- [Task]
Two lines mark the range in the entries below: the one holding "4'b0011: c = ~Cf;" and the one holding "4'b1110: c = 1'b1;". Set down those two and all lines between them, exactly.

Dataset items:
----
Source: an optimization exercise on an open RTL-to-GDS flow (aim: small area and a short achievable clock period). Production flows keep margins and buffers that such runs may drop. Only simulation tests tie the RTL to the original design; equivalence was not proved. Power and IR drop assume default switching activity.

Design arm_datapath, start of the top module:
module arm_datapath(
	input CLK,
	input CLR,
	input [18:0] Ctrl,           
	input [31:0] MemDataOut,     
	output [31:0] MemAddress,    
	output [31:0] MemDataIn,     
	output [31:0] IR,            
	output [3:0] FlagsOut,       
	output Cond                  
);
For scale: about 2800 cells after synthesis, ~150 I/O pins.
==> module arm_datapath, before the edit <==
module arm_datapath(
	input CLK,
	input CLR,
	input [18:0] Ctrl,           
	input [31:0] MemDataOut,     
	output [31:0] MemAddress,    
	output [31:0] MemDataIn,     
	output [31:0] IR,            
	output [3:0] FlagsOut,       
	output Cond                  
);
wire FRLD  = Ctrl[18];
wire RFLD  = Ctrl[17];
wire IRLD  = Ctrl[16];
wire MARLD = Ctrl[15];
wire MDRLD = Ctrl[14];
wire [1:0] MA = Ctrl[11:10];
wire [1:0] MB = Ctrl[9:8];
wire MC = Ctrl[7];
wire MD = Ctrl[6];
wire ME = Ctrl[5];
wire [4:0] OPcu = Ctrl[4:0];
reg [31:0] IRq, MAR, MDR;
reg Zf, Nf, Cf, Vf;
assign IR = IRq;
assign MemAddress = MAR;
assign MemDataIn = MDR;
assign FlagsOut = {Zf, Nf, Cf, Vf};
wire [31:0] rq [0:15];
wire [31:0] res;
wire [31:0] resg = CLR ? 32'h00000000 : res;
wire [3:0] waddr = MC ? 4'hF : IRq[15:12];
wire [15:0] wdec = 16'h0001 << waddr;
wire [15:0] wen = CLR ? 16'hFFFF : (RFLD ? wdec : 16'h0000);
genvar g;
generate
	for (g = 0; g < 16; g = g + 1) begin : rf
		reg [31:0] q;
		always @(posedge CLK)
			if (wen[g]) q <= resg;
		assign rq[g] = q;
	end
endgenerate
wire [15:0] dRn = 16'h0001 << IRq[19:16];
wire [15:0] dRd = 16'h0001 << IRq[15:12];
wire [15:0] dRm = 16'h0001 << IRq[3:0];
wire [15:0] sel1 = ({16{MA == 2'd0}} & dRn) | ({16{MA == 2'd1}} & dRd) | ({16{MA == 2'd2}} & 16'h8000) | ({16{MA == 2'd3}} & 16'h0001);
reg [31:0] PA, PB;
integer i;
always @(*) begin
	PA = 32'h00000000;
	PB = 32'h00000000;
	for (i = 0; i < 16; i = i + 1) begin
		PA = PA | ({32{sel1[i]}} & rq[i]);
		PB = PB | ({32{dRm[i]}} & rq[i]);
	end
end
wire [2:0] cls = IRq[27:25];
wire isImmRot = (cls == 3'b001);
wire isShift  = (cls == 3'b000) && !IRq[4];
wire isBr     = (cls == 3'b101);
wire [4:0] sh = IRq[11:7];
wire [1:0] st = IRq[6:5];
wire [4:0] ramt = isImmRot ? {1'b0, IRq[10:8], 1'b0} :
                  (st == 2'b00) ? (5'd0 - sh) : sh;
wire [31:0] r0 = isImmRot ? {24'h000000, IRq[7:0]} : PB;
wire [31:0] r1 = ramt[0] ? {r0[0],    r0[31:1]}  : r0;
wire [31:0] r2 = ramt[1] ? {r1[1:0],  r1[31:2]}  : r1;
wire [31:0] r3 = ramt[2] ? {r2[3:0],  r2[31:4]}  : r2;
wire [31:0] r4 = ramt[3] ? {r3[7:0],  r3[31:8]}  : r3;
wire [31:0] r5 = ramt[4] ? {r4[15:0], r4[31:16]} : r4;
wire [31:0] lomask = ~(32'hFFFFFFFF << sh);    
wire [31:0] himask = ~(32'hFFFFFFFF >> sh);    
wire [31:0] mzero = (st == 2'b00) ? lomask : (st == 2'b01) ? himask : 32'h00000000;
wire [31:0] mone  = (st == 2'b10) ? himask : 32'h00000000;
wire [31:0] K2 = isBr ? {{6{IRq[23]}}, IRq[23:0], 2'b00} : {20'h00000, IRq[11:0]};
wire [31:0] keepv  = isShift ? ~mzero : {32{isImmRot}};
wire [31:0] fillv = isShift ? mone : (isImmRot ? 32'h00000000 : K2);
wire [31:0] SO = (r5 & keepv) | fillv;
wire [31:0] A = PA;
wire [4:0] op = MD ? OPcu : {1'b0, IRq[24:21]};
wire Cin = Cf;
reg invB, ci, invS, cinv, four;
reg s_sum, s_and, s_xor, s_or, s_q, s_a;
always @(*) begin
	invB = 1'b0; ci = 1'b0; invS = 1'b0; cinv = 1'b0; four = 1'b0;
	s_sum = 1'b0; s_and = 1'b0; s_xor = 1'b0; s_or = 1'b0; s_q = 1'b0; s_a = 1'b0;
	case (op)
		5'd0, 5'd8:          s_and = 1'b1;
		5'd1, 5'd9:          s_xor = 1'b1;
		5'd2, 5'd10: begin invB = 1'b1; ci = 1'b1; cinv = 1'b1; s_sum = 1'b1; end
		5'd3:        begin invB = 1'b1; ci = 1'b0; invS = 1'b1; s_sum = 1'b1; end
		5'd4, 5'd11, 5'd18:  s_sum = 1'b1;
		5'd5:        begin ci = Cin; s_sum = 1'b1; end
		5'd6:        begin invB = 1'b1; ci = Cin; cinv = 1'b1; s_sum = 1'b1; end
		5'd7:        begin invB = 1'b1; ci = ~Cin; invS = 1'b1; s_sum = 1'b1; end
		5'd12:               s_or = 1'b1;
		5'd13:               s_q = 1'b1;
		5'd14:       begin invB = 1'b1; s_and = 1'b1; end
		5'd15:       begin invB = 1'b1; s_q = 1'b1; end
		5'd16:               s_a = 1'b1;
		5'd17:       begin four = 1'b1; s_sum = 1'b1; end
		default: ;
	endcase
end
wire m0 = (MB == 2'd0) & ~four;
wire m1 = (MB == 2'd1) & ~four;
wire m2 = (MB == 2'd2) & ~four;
wire [31:0] Bsel = ({32{m0}} & PB) | ({32{m1}} & SO) | ({32{m2}} & MDR);
wire [31:0] Q = (Bsel ^ {32{invB}}) | {29'h0, four, 2'b00};
wire [33:0] s2 = {1'b0, A, 1'b1} + {1'b0, Q, ci};
wire [31:0] sum = s2[32:1];
assign res = ({32{s_sum}} & (sum ^ {32{invS}})) |
             ({32{s_and}} & (A & Q)) |
             ({32{s_xor}} & (A ^ Q)) |
             ({32{s_or}}  & (A | Q)) |
             ({32{s_q}}   & Q) |
             ({32{s_a}}   & A);
wire Cnew = s_sum & (s2[33] ^ cinv);
wire Nnew = res[31];
wire Znew = (res == 32'h00000000);
wire Vnew = Cin ^ Cnew;
always @(posedge CLK) begin
	if (CLR | FRLD) begin
		Zf <= ~CLR & Znew;
		Nf <= ~CLR & Nnew;
		Cf <= ~CLR & Cnew;
		Vf <= ~CLR & Vnew;
	end
	if (CLR | IRLD)  IRq <= CLR ? 32'h00000000 : MemDataOut;
	if (CLR | MARLD) MAR <= resg;
	if (CLR | MDRLD) MDR <= CLR ? 32'h00000000 : (ME ? res : MemDataOut);
end
reg c;
always @(*) begin
	case (IRq[31:28])
		4'b0000: c = Zf;
		4'b0001: c = ~Zf;
		4'b0010: c = Cf;
		4'b0011: c = ~Cf;
		4'b0100: c = Nf;
		4'b0101: c = ~Nf;
		4'b0110: c = Vf;
		4'b0111: c = ~Vf;
		4'b1000: c = Cf & ~Zf;
		4'b1001: c = ~Cf | Zf;
		4'b1010: c = (Nf == Vf);
		4'b1011: c = (Nf != Vf);
		4'b1100: c = ~Zf & (Nf == Vf);
		4'b1101: c = Zf | (Nf != Vf);
		4'b1110: c = 1'b1;
		default: c = 1'b0;
	endcase
end
assign Cond = c;
endmodule
export LEC_CHECK = 0
export CAP_MARGIN = 20
export CORE_MARGIN = 2
export CORE_UTILIZATION = 40
export SETUP_SLACK_MARGIN = 5
export SLEW_MARGIN = 20
create_clock -name core_clock -period 12.0 [get_ports {CLK}]
standard.sh (not shown) runs the stock make flow with config.mk's settings and CLKGATE_MAP_FILE= SYNTH_SCRIPT=/design/flow/synth_recipe.tcl, a recipe that flattens the netlist after the stock synthesis.
==> flow/flow/run.sh <==
#!/bin/bash
# Own flow: the standard layout, with one change in synthesis: ABC maps
# with flow/abc_map.script instead of ORFS's abc_speed.script. Everything else
# (Yosys passes, flattening, renaming, floorplan to finish) is the standard flow.
set -euo pipefail
W=$(pwd)
# ORFS synth.tcl with the ABC script swapped right after its preamble
sed "s#^source \$::env(SCRIPTS_DIR)/synth_preamble.tcl\$#&\nset abc_args [lreplace \$abc_args 1 1 $W/flow/abc_map.script]#" \
  "$FLOW_HOME/scripts/synth.tcl" > "$W/synth_mod.tcl"
grep -q "abc_map.script" "$W/synth_mod.tcl"
# synth_recipe.tcl sourcing the modified synth.tcl
sed "s#^source \$::env(SCRIPTS_DIR)/synth.tcl\$#source $W/synth_mod.tcl#" \
  "$W/synth_recipe.tcl" > "$W/own_synth.tcl"
grep -q "synth_mod.tcl" "$W/own_synth.tcl"
# standard.sh with the synthesis script replaced
sed "s#$W/synth_recipe.tcl#$W/own_synth.tcl#g" "$W/standard.sh" > "$W/own_standard.sh"
grep -q "own_synth.tcl" "$W/own_standard.sh"
bash "$W/own_standard.sh" > "$W/flow_make.log" 2>&1
==> flow/flow/abc_map.script <==
strash
&get -n
&st
&dch
&nf -a
&put
topo
stime -c
Then changed:
--- a/flow/design.v
+++ b/flow/design.v
@@ -80,24 +80,25 @@
 wire [31:0] A = PA;
 wire [4:0] op = MD ? OPcu : {1'b0, IRq[24:21]};
 wire Cin = Cf;
-reg invB, ci, invS, cinv, four;
-reg s_sum, s_and, s_xor, s_or, s_q, s_a;
+reg invA, ci, invS, cinv, four;
+reg s_sum, s_and, s_xor, s_or, s_bic, s_mov, s_mvn, s_a;
 always @(*) begin
-	invB = 1'b0; ci = 1'b0; invS = 1'b0; cinv = 1'b0; four = 1'b0;
-	s_sum = 1'b0; s_and = 1'b0; s_xor = 1'b0; s_or = 1'b0; s_q = 1'b0; s_a = 1'b0;
+	invA = 1'b0; ci = 1'b0; invS = 1'b0; cinv = 1'b0; four = 1'b0;
+	s_sum = 1'b0; s_and = 1'b0; s_xor = 1'b0; s_or = 1'b0;
+	s_bic = 1'b0; s_mov = 1'b0; s_mvn = 1'b0; s_a = 1'b0;
 	case (op)
 		5'd0, 5'd8:          s_and = 1'b1;
 		5'd1, 5'd9:          s_xor = 1'b1;
-		5'd2, 5'd10: begin invB = 1'b1; ci = 1'b1; cinv = 1'b1; s_sum = 1'b1; end
-		5'd3:        begin invB = 1'b1; ci = 1'b0; invS = 1'b1; s_sum = 1'b1; end
+		5'd2, 5'd10: begin invA = 1'b1; ci = 1'b0; invS = 1'b1; s_sum = 1'b1; end
+		5'd3:        begin invA = 1'b1; ci = 1'b1; cinv = 1'b1; s_sum = 1'b1; end
 		5'd4, 5'd11, 5'd18:  s_sum = 1'b1;
 		5'd5:        begin ci = Cin; s_sum = 1'b1; end
-		5'd6:        begin invB = 1'b1; ci = Cin; cinv = 1'b1; s_sum = 1'b1; end
-		5'd7:        begin invB = 1'b1; ci = ~Cin; invS = 1'b1; s_sum = 1'b1; end
+		5'd6:        begin invA = 1'b1; ci = ~Cin; invS = 1'b1; s_sum = 1'b1; end
+		5'd7:        begin invA = 1'b1; ci = Cin; cinv = 1'b1; s_sum = 1'b1; end
 		5'd12:               s_or = 1'b1;
-		5'd13:               s_q = 1'b1;
-		5'd14:       begin invB = 1'b1; s_and = 1'b1; end
-		5'd15:       begin invB = 1'b1; s_q = 1'b1; end
+		5'd13:               s_mov = 1'b1;
+		5'd14:               s_bic = 1'b1;
+		5'd15:               s_mvn = 1'b1;
 		5'd16:               s_a = 1'b1;
 		5'd17:       begin four = 1'b1; s_sum = 1'b1; end
 		default: ;
@@ -106,19 +107,26 @@
 wire m0 = (MB == 2'd0) & ~four;
 wire m1 = (MB == 2'd1) & ~four;
 wire m2 = (MB == 2'd2) & ~four;
-wire [31:0] Bsel = ({32{m0}} & PB) | ({32{m1}} & SO) | ({32{m2}} & MDR);
-wire [31:0] Q = (Bsel ^ {32{invB}}) | {29'h0, four, 2'b00};
-wire [33:0] s2 = {1'b0, A, 1'b1} + {1'b0, Q, ci};
+wire [31:0] B = ({32{m0}} & PB) | ({32{m1}} & SO) | ({32{m2}} & MDR);
+wire [31:0] Q = B | {29'h0, four, 2'b00};
+wire [31:0] P = A ^ {32{invA}};
+wire [33:0] s2 = {1'b0, P, 1'b1} + {1'b0, Q, ci};
 wire [31:0] sum = s2[32:1];
-assign res = ({32{s_sum}} & (sum ^ {32{invS}})) |
-             ({32{s_and}} & (A & Q)) |
-             ({32{s_xor}} & (A ^ Q)) |
-             ({32{s_or}}  & (A | Q)) |
-             ({32{s_q}}   & Q) |
-             ({32{s_a}}   & A);
+wire [31:0] lres = ({32{s_and}} & (A & B)) |
+                   ({32{s_xor}} & (A ^ B)) |
+                   ({32{s_or}}  & (A | B)) |
+                   ({32{s_bic}} & (A & ~B)) |
+                   ({32{s_mov}} & B) |
+                   ({32{s_mvn}} & ~B) |
+                   ({32{s_a}}   & A);
+assign res = ({32{s_sum}} & (sum ^ {32{invS}})) | lres;
 wire Cnew = s_sum & (s2[33] ^ cinv);
 wire Nnew = res[31];
-wire Znew = (res == 32'h00000000);
+wire [31:0] t  = P ^ Q;
+wire [31:0] kf = {P[30:0] | Q[30:0], ci};
+wire [31:0] kr = {P[30:0] & Q[30:0], ci};
+wire zsum = invS ? &(t ^ kr) : &(~(t ^ kf));
+wire Znew = s_sum ? zsum : (lres == 32'h00000000);
 wire Vnew = Cin ^ Cnew;
 always @(posedge CLK) begin
 	if (CLR | FRLD) begin
After rerunning: The changed run completed without violations. Worst setup slack improved by 0.72 ns. Final area rose by about 3.3%. Worst hold slack gains 0.029 ns. Clock power goes up by about 6%. Register-to-register slack improves by 0.72 ns. Maximum frequency rises by 10%. Wire length goes up by 4.3%. Cell count goes up by about 6.5%. Non-clock buffer count goes down by 64. Synthesized area goes up by about 8%. Sequential cell count is unchanged. Die area rises by 7.5%. Via count went up by 5.7%.

## re-timing with driven ports
The flow's constraints put no driver on any port. The routed layouts listed below were extracted and timed again, unchanged, in two steps.
Step 1 sets driving cells, clkbuf_16 on the clock port and buf_2 on the other inputs (assumed; they add their load-dependent delay and slew).
Step 2 also shifts input and output timing later by t, the mid clock arrival at the registers, as if the neighbouring blocks saw the same clock.
Three values: ideal ports, drivers, drivers and shift; two values: the first two.
run | t (ns) | setup slack, ns | clock arrival spread, ns | pins driven straight from the clock port
the first run | 0.701 | 4.165 / 4.165 / 3.571 | 0.049 / 0.049 | 1
the second run | 0.698 | 4.889 / 4.889 / 4.248 | 0.073 / 0.072 | 1
After both steps setup and hold are still met in every run listed. The setup slack of the second run, which loses most, moves by 0.000 ns with the drivers and by -0.641 ns with both steps.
----
- [Solution]
		4'b0011: c = ~Cf;
		4'b0100: c = Nf;
		4'b0101: c = ~Nf;
		4'b0110: c = Vf;
		4'b0111: c = ~Vf;
		4'b1000: c = Cf & ~Zf;
		4'b1001: c = ~Cf | Zf;
		4'b1010: c = (Nf == Vf);
		4'b1011: c = (Nf != Vf);
		4'b1100: c = ~Zf & (Nf == Vf);
		4'b1101: c = Zf | (Nf != Vf);
		4'b1110: c = 1'b1;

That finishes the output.